===== PROVIDED MATERIAL =====

==> src/include/componentCount_params.svh <==
`ifndef COMPONENT_COUNT_PARAMS_SVH
`define COMPONENT_COUNT_PARAMS_SVH

// Graph size with one bit per node in a chain
`define GRAPH_WIDTH 64

// Enough for the alternating pattern, which has GRAPH_WIDTH/2 components
`define COUNT_WIDTH 6
`define TAG_WIDTH 10

// Pipeline depths in clock cycles
`define FINDER_LATENCY 2
`define EXPLORER_LATENCY 3
`define STAGE_LATENCY 7

// One full trip of a slot around the ring
`define RING_PERIOD 16

`endif
==> src/verilog/componentCountPkg.sv <==
`include "componentCount_params.svh"

package componentCountPkg;

    // Node mask where a set bit i means node i is present
    typedef logic [`GRAPH_WIDTH-1:0] graphT;

    // Number of components found so far in a slot
    typedef logic [`COUNT_WIDTH-1:0] countT;

    // Caller's label carried unchanged around the ring
    typedef logic [`TAG_WIDTH-1:0] tagT;

endpackage

==> src/verilog/componentCountCore.sv <==
`include "componentCount_params.svh"

module componentCountCore
    import componentCountPkg::*;
#(
    // Cycles from request to graph data with a minimum of 1
    parameter int DATA_IN_LATENCY = 1
) (
    input  logic  clk,
    input  logic  reset,
    output logic  request,
    input  graphT graphIn,
    input  logic  graphValid,
    input  tagT   tagIn,
    output logic  done,
    output countT countOut,
    output tagT   tagOut
);
    localparam int LOOP_DELAY = `RING_PERIOD - `STAGE_LATENCY;

    logic runEndIn;
    logic validLoopIn;
    graphT leftoverIn;
    countT countIn;
    tagT tagLoopIn;
    logic runEndOut;
    logic validLoopOut;
    graphT leftoverOut;
    countT countLoopOut;
    tagT tagLoopOut;

    logic [1:0] controlTap;
    logic [1:0] controlIn;

    componentCountStage i_componentCountStage (
        .clk(clk),
        .graphIn(graphIn),
        .graphValid(graphValid),
        .tagIn(tagIn),
        .runEndIn(runEndIn),
        .leftoverIn(leftoverIn),
        .countIn(countIn),
        .tagLoopIn(tagLoopIn),
        .validLoopIn(validLoopIn),
        .runEndOut(runEndOut),
        .leftoverOut(leftoverOut),
        .countOut(countLoopOut),
        .tagLoopOut(tagLoopOut),
        .validLoopOut(validLoopOut),
        .done(done),
        .resultCount(countOut),
        .resultTag(tagOut)
    );

    // Control line is split so request leads the stage input by DATA_IN_LATENCY
    loopDelay #(
        .CYCLES(LOOP_DELAY - DATA_IN_LATENCY),
        .WIDTH(2),
        .RESET_VALUE(2'b10)
    ) i_controlHeadDelay (
        .clk(clk),
        .reset(reset),
        .dataIn({runEndOut, validLoopOut}),
        .dataOut(controlTap)
    );

    loopDelay #(
        .CYCLES(DATA_IN_LATENCY),
        .WIDTH(2),
        .RESET_VALUE(2'b10)
    ) i_controlTailDelay (
        .clk(clk),
        .reset(reset),
        .dataIn(controlTap),
        .dataOut(controlIn)
    );

    assign request = controlTap[1];
    assign runEndIn = controlIn[1];
    assign validLoopIn = controlIn[0];

    loopDelay #(
        .CYCLES(LOOP_DELAY),
        .WIDTH(`GRAPH_WIDTH)
    ) i_leftoverDelay (
        .clk(clk),
        .reset(reset),
        .dataIn(leftoverOut),
        .dataOut(leftoverIn)
    );

    loopDelay #(
        .CYCLES(LOOP_DELAY),
        .WIDTH(`COUNT_WIDTH + `TAG_WIDTH)
    ) i_countTagDelay (
        .clk(clk),
        .reset(reset),
        .dataIn({countLoopOut, tagLoopOut}),
        .dataOut({countIn, tagLoopIn})
    );

endmodule

==> src/verilog/componentCountStage.sv <==
`include "componentCount_params.svh"

module componentCountStage
    import componentCountPkg::*;
(
    input  logic  clk,
    input  graphT graphIn,
    input  logic  graphValid,
    input  tagT   tagIn,
    input  logic  runEndIn,
    input  graphT leftoverIn,
    input  countT countIn,
    input  tagT   tagLoopIn,
    input  logic  validLoopIn,
    output logic  runEndOut,
    output graphT leftoverOut,
    output countT countOut,
    output tagT   tagLoopOut,
    output logic  validLoopOut,
    output logic  done,
    output countT resultCount,
    output tagT   resultTag
);
    // Cycle at which the seed leaves the finder, and the reduced graph the explorer
    localparam int SEED_AT = 1 + `FINDER_LATENCY;
    localparam int REDUCED_AT = SEED_AT + `EXPLORER_LATENCY;

    graphT graphR [1:SEED_AT];
    countT countR [1:REDUCED_AT];
    tagT tagR [1:REDUCED_AT];
    logic validR [1:REDUCED_AT];
    logic incR [SEED_AT+1:REDUCED_AT];

    graphT seed;
    logic isEmpty;
    graphT reduced;

    firstBitFinder i_firstBitFinder (
        .clk(clk),
        .graphIn(graphR[1]),
        .firstBit(seed),
        .isEmpty(isEmpty)
    );

    // Component mask is not needed here, only what is left behind
    runExplorer i_runExplorer (
        .clk(clk),
        .seed(seed),
        .leftover(graphR[SEED_AT]),
        .extended(),
        .reduced(reduced)
    );

    always_ff @(posedge clk) begin
        // A free slot takes the new graph with a fresh count
        graphR[1] <= runEndIn ? (graphValid ? graphIn : '0) : leftoverIn;
        countR[1] <= runEndIn ? '0 : countIn;
        tagR[1] <= runEndIn ? tagIn : tagLoopIn;
        validR[1] <= runEndIn ? graphValid : validLoopIn;

        for (int i = 2; i <= SEED_AT; i++) begin
            graphR[i] <= graphR[i-1];
        end
        for (int i = 2; i <= REDUCED_AT; i++) begin
            countR[i] <= countR[i-1];
            tagR[i] <= tagR[i-1];
            validR[i] <= validR[i-1];
        end

        // Each pass with a seed finishes exactly one component
        incR[SEED_AT+1] <= !isEmpty;
        for (int i = SEED_AT + 2; i <= REDUCED_AT; i++) begin
            incR[i] <= incR[i-1];
        end

        runEndOut <= (reduced == '0);
        leftoverOut <= reduced;
        countOut <= countR[REDUCED_AT] + countT'(incR[REDUCED_AT]);
        tagLoopOut <= tagR[REDUCED_AT];
        validLoopOut <= validR[REDUCED_AT];
    end

    // A finished slot coming round reports the count it carried
    always_ff @(posedge clk) begin
        done <= runEndIn && validLoopIn;
        resultCount <= countIn;
        resultTag <= tagLoopIn;
    end

endmodule

==> src/verilog/loopDelay.sv <==
module loopDelay #(
    parameter int CYCLES = 1,
    parameter int WIDTH = 1,
    parameter logic [WIDTH-1:0] RESET_VALUE = '0
) (
    input  logic             clk,
    input  logic             reset,
    input  logic [WIDTH-1:0] dataIn,
    output logic [WIDTH-1:0] dataOut
);
    logic [WIDTH-1:0] taps [CYCLES];

    always_ff @(posedge clk) begin
        if (reset) begin
            // Every slot in the line comes out of reset with the same value
            for (int i = 0; i < CYCLES; i++) begin
                taps[i] <= RESET_VALUE;
            end
        end else begin
            taps[0] <= dataIn;
            for (int i = 1; i < CYCLES; i++) begin
                taps[i] <= taps[i-1];
            end
        end
    end

    assign dataOut = taps[CYCLES-1];

endmodule

==> src/verilog/runExplorer.sv <==
`include "componentCount_params.svh"

module runExplorer
    import componentCountPkg::*;
(
    input  logic  clk,
    input  graphT seed,
    input  graphT leftover,
    output graphT extended,
    output graphT reduced
);
    // In one doubling step a node joins when it is set and the node s away is reached
    function automatic graphT spread(graphT g, graphT p, int unsigned s, logic up);
        graphT shifted;
        shifted = up ? (g << s) : (g >> s);
        return g | (p & shifted);
    endfunction

    // Nodes whose whole span of length 2s towards the seed side is set
    function automatic graphT spanMask(graphT p, int unsigned s, logic up);
        graphT shifted;
        shifted = up ? (p << s) : (p >> s);
        return p & shifted;
    endfunction

    graphT upG1;
    graphT upP1;
    graphT downG1;
    graphT downP1;
    graphT leftover1;
    graphT upG2;
    graphT upP2;
    graphT downG2;
    graphT downP2;
    graphT leftover2;
    graphT component;

    // Steps 1 and 2
    always_ff @(posedge clk) begin
        upG1 <= spread(spread(seed, leftover, 1, 1'b1), spanMask(leftover, 1, 1'b1), 2, 1'b1);
        upP1 <= spanMask(spanMask(leftover, 1, 1'b1), 2, 1'b1);
        downG1 <= spread(spread(seed, leftover, 1, 1'b0), spanMask(leftover, 1, 1'b0), 2, 1'b0);
        downP1 <= spanMask(spanMask(leftover, 1, 1'b0), 2, 1'b0);
        leftover1 <= leftover;
    end

    // Steps 4 and 8
    always_ff @(posedge clk) begin
        upG2 <= spread(spread(upG1, upP1, 4, 1'b1), spanMask(upP1, 4, 1'b1), 8, 1'b1);
        upP2 <= spanMask(spanMask(upP1, 4, 1'b1), 8, 1'b1);
        downG2 <= spread(spread(downG1, downP1, 4, 1'b0), spanMask(downP1, 4, 1'b0), 8, 1'b0);
        downP2 <= spanMask(spanMask(downP1, 4, 1'b0), 8, 1'b0);
        leftover2 <= leftover1;
    end

    // Steps 16 and 32 reach across the whole chain
    always_comb begin
        component = spread(spread(upG2, upP2, 16, 1'b1), spanMask(upP2, 16, 1'b1), 32, 1'b1)
            | spread(spread(downG2, downP2, 16, 1'b0), spanMask(downP2, 16, 1'b0), 32, 1'b0);
    end

    always_ff @(posedge clk) begin
        extended <= component;
        reduced <= leftover2 & ~component;
    end

endmodule

==> src/verilog/firstBitFinder.sv <==
`include "componentCount_params.svh"

module firstBitFinder
    import componentCountPkg::*;
(
    input  logic  clk,
    input  graphT graphIn,
    output graphT firstBit,
    output logic  isEmpty
);
    localparam int GROUPS4 = `GRAPH_WIDTH / 4;
    localparam int GROUPS16 = GROUPS4 / 4;

    logic [GROUPS4-1:0] hasBit4;
    logic [GROUPS4-1:0] hasBit4D;
    logic [GROUPS16-1:0] hasBit16;
    graphT graphD1;
    graphT graphD2;

    // Set while nothing below this point holds a set bit
    logic [GROUPS16:0] clear16;
    logic [GROUPS4-1:0] clear4;
    graphT clearBit;

    always_ff @(posedge clk) begin
        for (int j = 0; j < GROUPS4; j++) begin
            hasBit4[j] <= |graphIn[4*j +: 4];
        end
        graphD1 <= graphIn;
        for (int k = 0; k < GROUPS16; k++) begin
            hasBit16[k] <= |hasBit4[4*k +: 4];
        end
        hasBit4D <= hasBit4;
        graphD2 <= graphD1;
    end

    // Prefix across the 16-node groups, then inside each group down to single bits
    always_comb begin
        clear16[0] = 1'b1;
        for (int k = 0; k < GROUPS16; k++) begin
            clear16[k+1] = clear16[k] & ~hasBit16[k];
        end
        for (int j = 0; j < GROUPS4; j++) begin
            if (j % 4 == 0) begin
                clear4[j] = clear16[j/4];
            end else begin
                clear4[j] = clear4[j-1] & ~hasBit4D[j-1];
            end
        end
        for (int n = 0; n < `GRAPH_WIDTH; n++) begin
            if (n % 4 == 0) begin
                clearBit[n] = clear4[n/4];
            end else begin
                clearBit[n] = clearBit[n-1] & ~graphD2[n-1];
            end
        end
    end

    assign firstBit = clearBit & graphD2;
    assign isEmpty = clear16[GROUPS16];

endmodule

==> config.mk <==
export PLATFORM = sky130hd
export DESIGN_NAME = componentCountCore
export DESIGN_NICKNAME = d
export VERILOG_FILES = /design/src/verilog/componentCountPkg.sv /design/src/verilog/componentCountCore.sv /design/src/verilog/componentCountStage.sv /design/src/verilog/loopDelay.sv /design/src/verilog/runExplorer.sv /design/src/verilog/firstBitFinder.sv
export VERILOG_INCLUDE_DIRS = /design/src /design/src/include
export SDC_FILE = /design/constraint.sdc
export NUM_CORES = 2
export LEC_CHECK = 0
export ABC_CLOCK_PERIOD_IN_PS = 3200
export CELL_PAD_IN_SITES_DETAIL_PLACEMENT = 1
export CELL_PAD_IN_SITES_GLOBAL_PLACEMENT = 1
export CORE_MARGIN = 4
export CORE_UTILIZATION = 40
export DETAILED_ROUTE_END_ITERATION = 10
export DONT_BUFFER_PORTS = 1
export GPL_TIMING_DRIVEN = 0
export PLACE_DENSITY_LB_ADDON = 0.1
export SETUP_SLACK_MARGIN = 0.5
export SYNTH_ARGS = -nofsm -noshare
export SYNTH_HDL_FRONTEND = slang
export SYNTH_SLANG_ARGS = --single-unit
export TNS_END_PERCENT = 20
==> constraint.sdc <==
create_clock -name clk -period 3.2 [get_ports clk]
set_input_delay 0 -clock clk [delete_from_list [all_inputs] [get_ports clk]]
set_output_delay 0 -clock clk [all_outputs]
set_load 0.02 [all_outputs]
==> flow_metrics.tcl <==
set metrics [dict create \
    cts_setup_buffers 0 \
    layout-drive-gt1-share_pct 7.95 \
    total_power_w 0.0441 \
    clk_pin_slew_ns 0.06 \
    vias_per_cell 4.55 \
    synth_commonest_cells "dfxtp_1, nor2b_1, nand2_1, nor2_1, a21oi_1" \
    slew_viol_final 0 \
    power_leakage_nw 22.3 \
    grt_pass1_vias 27800 \
    fin_crit_ns 2.68 \
    setup_tns_ns 0 \
    max_freq_mhz 373 \
    grt_start_max_net_pins 17 \
    max_slew_margin_pct 20.9 \
    multiInputGateArea_um2 11100 \
    h-tree-depth 4 \
    synth_top_area_share_pct 73.8 \
    hold_path_class "in2reg" \
    async_reset_ff_share_pct 0 \
    core_um2 116000 \
    grt-ovfl-total 0 \
    cts_sinks 1718 \
    rsz0062_at_grt "yes" \
    grt_usage_pct 19.6 \
    cts_made_buffers 168 \
    gp_congestion 0.848 \
    place_ws_ns -0.359 \
    tightest_slew_ns 1.18 \
    finalNonFillerCells 5860 \
    die_w_um 349 \
    synth_area_leaders "dfxtp_1, nor2b_1, a21o_1" \
    syn-num-nets 3972 \
    min_path_cells 3 \
    post-route-drc-count 0 \
    vias 26600 \
    setup_violations 0 \
    post_drt_wl_per_cell_um 20.4 \
    synthFlopType "dfxtp_1" \
    start_util_pct 40.2 \
    synth-seq-cells 1718 \
    nNetsFinal 4261 \
    fillerInstances 12000 \
    antenna_left 0 \
    cts_max_path_buffers 3 \
    power.density_nw_per_um2 790 \
    worstPathRequired_ns 3.73 \
    antenna_found_initial 19 \
    ys_seq_area_share_pct 73.8 \
    irDropWorstVdd_v 0.000496 \
    die_h_um 349 \
    synth_area_um2 46600 \
    pin_count 95 \
    synth_edf_count 0 \
    cts_tree "done" \
    dieArea_um2 122000 \
    num_rows 125 \
    fin_util_pct 48.2 \
    dp_hpwl_mm 87.5 \
    status "finished, final reports clean" \
    cts-root-buf "clkbuf_16" \
    path_class "reg2reg" \
    endpoint_kind "flip-flop" \
    synth_cell_types 61 \
    ff_latch_area_um2 34400 \
    syn-mean-instance-area_um2 12.0 \
    critPathLaunchType "flip-flop" \
    area_growth_pct 19.7 \
    dr.pass1.iters 4 \
    yosys_warnings 0 \
    drtIter0Drc 1327 \
    setup_ws_ns 0.517 \
    syn_inst 3893 \
    yosysMostFrequentCell "dfxtp_1" \
    worstPathMaxFanout 11 \
    wl_mm 119 \
    r2r_cells 6 \
    yosysTopAreaCell "dfxtp_1" \
    hold_viol 0 \
    skew_ns 0.0146 \
    worstPathArrival_ns 3.22 \
    finalCritPeriodShare_pct 83.9 \
    drv_cap 0 \
    port_buffers 0 \
    dp.cells 5417 \
    clk_latency_ns 0.74 \
    grt_pass1_wl_mm 176 \
]
-- what timing repair did --
action	4_1_cts	5_1_grt
hold buffers	119	0
endpoints found under the setup margin	60	3
endpoints found under the hold margin	83	0
gates cloned	0	0
resized for setup	5	3
-- per-layer routing --
metal,up-vias,GRT usage [%],part of all wire (%)
met1,12900,25.9,46
met4,0,5.57,2.1
met2,465,33.1,48
li1,13100,-,-
met3,147,3.51,4.0
met5,-,0,0
-- per-stage QoR --
stage | hold slack, ns | area (µm²)
after floorplan | 0.109 | 46600
after global placement | 0.116 | 48500
after detailed placement | 0.120 | 48500
after CTS | 0.00342 | 55800
after global routing | 0.0410 | 55800
final | 0.0643 | 55800
-- placed cells by master (no fill, tap or decap), types with 33 or more instances in the layout --
cell	Yosys	layout
dfxtp_1	1718	1717
nor2b_1	742	742
nand2_1	208	208
clkbuf_16	0	175
nor2_1	163	163
a21oi_1	157	157
inv_1	153	153
clkbuf_1	125	143
dlygate4sd3_1	0	119
a21o_1	111	111
o21ai_0	108	107
o21bai_1	74	74
clkbuf_8	0	43
clkinv_2	0	38
and3_1	33	33
nor3_1	33	33
-- sequential cells by signal (all words and copies together) (netlist names), 12 cells and up --
name	count
i_componentCountStage.i_runExplorer.upG2	63
i_componentCountStage.i_runExplorer.leftover1	64
i_componentCountStage.i_runExplorer.downP1	60
i_leftoverDelay.taps	576
i_componentCountStage.i_runExplorer.downG2	63
i_componentCountStage.leftoverOut	64
i_countTagDelay.taps	144
i_componentCountStage.i_firstBitFinder.graphD1	63
i_componentCountStage.graphR	65
i_componentCountStage.tagR	60
i_componentCountStage.i_runExplorer.reduced	64
i_componentCountStage.i_firstBitFinder.graphD2	64
i_componentCountStage.i_runExplorer.upG1	63
i_componentCountStage.i_runExplorer.leftover2	64
i_componentCountStage.i_firstBitFinder.hasBit4D	12
i_componentCountStage.countR	36
i_componentCountStage.i_runExplorer.downG1	63
i_componentCountStage.i_firstBitFinder.hasBit4	16
i_componentCountStage.i_runExplorer.downP2	48
i_controlHeadDelay.taps	16
-- area by class of cell --
type | count | area share [%]
buffer | 136 | 0.975
sequential | 1718 | 61.6
tap | 1524 | 3.42
clock inverter | 76 | 1.83
timing repair buffer | 119 | 2.13
multi-input combinational | 1886 | 19.9
clock buffer | 239 | 9.04
antenna | 9 | 0.0403
inverter | 153 | 1.03
-- cells by family after synthesis --
kind of cell,share of synthesized area [%]
mux,0.266
compound gates,7.38
simple gates,16.1
other cells,0.00804
xor+xnor,0.0751
fa+ha+maj,0.0537
flops,73.8
buf+inv,2.38
-- where the power goes --
| part | switching, W | internal (W) | total (W) |
|---|---|---|---|
| clock | 0.00816 | 0.0129 | 0.0210 |
| combinational | 0.000517 | 0.000316 | 0.000833 |
| sequential | 0.000333 | 0.0219 | 0.0223 |
-- worst max-delay path, cell delays in order, from the launching register on --
cell      delay [ns]
dfxtp_2         0.53
buf_4           0.38
and2_1          0.17
buf_2           0.39
clkbuf_2        0.44
nand2_1         0.11
o21ai_0         0.41
-- final timing paths --
check	startpoint	to	slack (ns)
setup / recovery	i_controlTailDelay.taps[0][1]$_SDFF_PP1_	i_componentCountStage.graphR[0][106]$_DFF_P_	0.52
hold / removal	graphIn[4]	i_componentCountStage.graphR[0][68]$_DFF_P_	0.06
setup reg to reg	i_controlTailDelay.taps[0][1]$_SDFF_PP1_	i_componentCountStage.graphR[0][106]$_DFF_P_	0.52
hold reg to reg	i_componentCountStage.i_runExplorer.leftover1[33]$_DFF_P_	i_componentCountStage.i_runExplorer.leftover2[33]$_DFF_P_	0.32
Power figures use the tool's default switching activity.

=====

§ **YOUR INSTRUCTIONS**
Across the listing, how many lines contain "routing"? State the number and nothing else.

§ **SOLUTION**
2